A UCLA graduate, Chou’s personal history and two decades of previous experience in animation and television has positioned her to capitalize upon China’s millennia-deep storytelling traditions. Prior to ODW, Chou worked as a development executive at Walt Disney Feature Animation, where she contributed to films like Mulan, Hercules, and Toy Story 2. Other experience includes serving as director of TV movies/alternative development at Nickelodeon, and as vice-president of original series at Spike TV, where she helped launch their 2003 animation block that consisted of Stripperella, Gary the Rat, and Ren & Stimpy: Adult Party Cartoon.

“I have had the good fortune of working with literally some of the best companies and talent in the history of animation,” Chou told Cartoon Brew. “I hope my past experiences in the United States, coupled with my Chinese cultural background and knowledge, will allow me to help realize ODW’s vision of providing world-class family entertainment for audiences around the world.”

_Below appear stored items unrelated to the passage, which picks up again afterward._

Source: an optimization exercise on an open RTL-to-GDS flow (aim: small area, a short achievable clock period and few clock cycles). Production flows keep margins and buffers that such runs may drop.
The RTL was checked by simulation tests, not by an equivalence proof against the original design.
Power is estimated from default activity; no workload was simulated.

## novahash_core
module novahash_core (
    input  wire        clk,
    input  wire        rst,
    input  wire        cmd_valid,
    input  wire [31:0] cmd_data,
    output reg         resp_valid,
    output reg  [3:0]  resp_code,
    input  wire [5:0]  rd_addr,
    output reg  [31:0] rd_data
);
    localparam [31:0] P1  = 32'h9E3779B1;
    localparam [31:0] P2  = 32'h85EBCA77;
    localparam [31:0] IV0 = 32'h243F6A88;
    localparam [31:0] IV1 = 32'hB7E15162;
    localparam [31:0] IV2 = 32'h9E3779B9;
    localparam [31:0] IV3 = 32'h6A09E667;
    localparam [31:0] T2IV = 32'h68D5F305;    
    localparam [3:0] R_OK      = 4'd0;
    localparam [3:0] R_INVLEN  = 4'd1;
    localparam [3:0] R_EMPTY   = 4'd2;
    localparam [3:0] R_ILLEGAL = 4'd3;
    localparam [3:0] R_SEQ     = 4'd4;
    localparam [3:0] R_OVF     = 4'd5;
    localparam [1:0] PH_IDLE   = 2'd0;
    localparam [1:0] PH_ABSORB = 2'd1;
    localparam [1:0] PH_DONE   = 2'd2;
    localparam [2:0] S_READY = 3'd0;    
    localparam [2:0] S_MAT   = 3'd2;    
    localparam [2:0] S_SLA   = 3'd3;    
    localparam [2:0] S_SLB   = 3'd4;    
    localparam [2:0] S_WDIV  = 3'd5;    
    localparam [2:0] S_SLE   = 3'd6;    
    localparam [2:0] S_SLC   = 3'd7;    
    function [7:0] hexch;
        input [3:0] v;
        hexch = (v < 4'd10) ? {4'h3, v} : (8'h57 + {4'h0, v});
    endfunction
    function [2:0] lz8;         
        input [7:0] x;
        lz8 = x[7] ? 3'd0 : x[6] ? 3'd1 : x[5] ? 3'd2 : x[4] ? 3'd3 :
              x[3] ? 3'd4 : x[2] ? 3'd5 : x[1] ? 3'd6 : 3'd7;
    endfunction
    function [3:0] pop8;
        input [7:0] x;
        pop8 = {3'd0, x[0]} + {3'd0, x[1]} + {3'd0, x[2]} + {3'd0, x[3]} +
               {3'd0, x[4]} + {3'd0, x[5]} + {3'd0, x[6]} + {3'd0, x[7]};
    endfunction
    function [31:0] np1;
        input [3:0] n;
        case (n)
            4'd0: np1 = 32'h00000000;
            4'd1: np1 = 32'h9E3779B1;
            4'd2: np1 = 32'h3C6EF362;
            4'd3: np1 = 32'hDAA66D13;
            4'd4: np1 = 32'h78DDE6C4;
            4'd5: np1 = 32'h17156075;
            4'd6: np1 = 32'hB54CDA26;
            4'd7: np1 = 32'h538453D7;
            4'd8: np1 = 32'hF1BBCD88;
            4'd9: np1 = 32'h8FF34739;
  ...
Size in the first run: ~1500 flip-flops, ~78 I/O pins, roughly 0.096 mm² of cells after synthesis.
==> flow/config.mk <==
export PLATFORM = sky130hd
export DESIGN_NAME = novahash_core
export DESIGN_NICKNAME = novahash_core
export VERILOG_FILES = /design/flow/design.v
export SDC_FILE = /design/flow/constraint.sdc
export NUM_CORES = 8
export LEC_CHECK = 0
export ABC_AREA = 1
export CAP_MARGIN = 20
export CORE_MARGIN = 2
export CORE_UTILIZATION = 30
export CTS_CLUSTER_DIAMETER = 80
export CTS_CLUSTER_SIZE = 24
export GPL_ROUTABILITY_DRIVEN = 1
export SETUP_SLACK_MARGIN = 4.7
export SLEW_MARGIN = 20
==> flow/constraint.sdc <==
create_clock -name core_clock -period 12.0 [get_ports {clk}]
set_input_delay 2.4000 -clock core_clock [delete_from_list [all_inputs] [get_ports {clk}]]
set_output_delay 2.4000 -clock core_clock [all_outputs]
set_load 0.01 [all_outputs]
standard.sh (not shown) runs the stock make flow with config.mk's settings and CLKGATE_MAP_FILE= SYNTH_SCRIPT=/design/flow/synth_recipe.tcl, a recipe that flattens the netlist after the stock synthesis.
==> flow/flow/run.sh <==
#!/bin/bash
# Layout flow: the standard flow (standard.sh, unchanged synthesis), except
# that the port buffers are inserted as sky130_fd_sc_hd__buf_4 cells instead of
# the default choice (a delay cell), which the footprint-preserving repair
# cannot always resize. Each step's output goes to its own log file here.
set -euo pipefail
export BUFFER_PORTS_ARGS="-buffer_cell sky130_fd_sc_hd__buf_4"
bash standard.sh synth > synth.log 2>&1
bash standard.sh finish > layout.log 2>&1
The baseline produced a clean layout.
Testbench counts at the start, summed over its fixed seeds: cycles 5,932.
==> next run, changes <==
==> flow/run.sh (new file) <==
#!/bin/bash
# synth_recipe.tcl (not shown) runs the flow's synth.tcl, then flattens the netlist and writes it again
# the make line also repeats each setting of config.mk as NAME=value (left out here)
make -C /OpenROAD-flow-scripts/flow DESIGN_CONFIG=/design/flow/config.mk WORK_HOME=/design/flow/orfs CLKGATE_MAP_FILE= SYNTH_SCRIPT=/design/flow/synth_recipe.tcl finish
removed: flow/flow/run.sh
removed: flow/standard.sh
Effect: Via count is higher by 0.43%; clock-buffer cell count is lower by 10; power is higher by 1.5%.

[static timing again, ports no longer ideal]
No port has a modelled driver above. Below, the same layouts with a new extraction and two added sets of constraints.
Step 1 sets driving cells, clkbuf_16 on the clock port and buf_2 on the other inputs (assumed; they add their load-dependent delay and slew).
Step 2 moves the port delays by t, midway between the first and last clock arrival at a register: inputs arrive t later, outputs are due t later. That takes back most of the time a late clock gives input paths.
a / b / c = ideal ports / drivers / drivers and shift; a / b = the first two.
run	shift t [ns]	setup WS [ns]	hold WS [ns]	worst slew at a driven data input, ns
the first run	0.853	4.512 / 4.474 / 3.996	0.492 / 0.492 / 0.492	0.15
the second run	0.868	4.520 / 4.479 / 3.973	0.494 / 0.494 / 0.494	0.12
After both steps every run listed still meets setup and hold. The setup slack of the second run, which loses most, moves by -0.041 ns with the drivers and by -0.547 ns with both steps.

“Peilin’s prolific background and distinguished achievements bring an invaluable level of expertise to Oriental DreamWorks,” CEO James Fong said in a press release. “I am elated that she will be building our entire feature animation film slate and leading our development team.”

Given the cross-cultural nature of ODW and DWA’s artistic and financial relationship —Kung Fu Panda 3′s unique co-production status reportedly circumvented China’s restrictive import quota, thereby allowing DreamWorks greater access to box-office revenue than other studios — the venture’s future feature animation slate will be intriguing to watch. For example, will ODW be able to complete a production entirely on its own, including character animation, to compete with local talents like director Tian Xiaopeng, whose mythic Monkey King: Hero is Back supplanted Kung Fu Panda 2 this year as China’s highest-grossing animated film of all time?

“While we have an amazing resource in our partners at DWA, we also already have the capability to independently produce projects on our own,” explained Chou. “Of course, we are not yet a proven studio, but the experience and expertise we have gained on Kung Fu Panda 3 is a great representation of the level of world-class storytelling that we aspire to achieve on all future ODW projects.”

Whatever the challenges, Chou admits to being excited to take them on. Especially in China proper, which is quickly giving America a run for its money when it comes to creating and consuming international animation that is as accessible as it is reflective of cultural diversity.

“Telling Chinese stories and working with amazing filmmakers are two of my greatest passions,” Chou said. “It’s my top goal and priority to make ODW a welcoming creative home for both established filmmakers and emerging artists in China, and around the world.”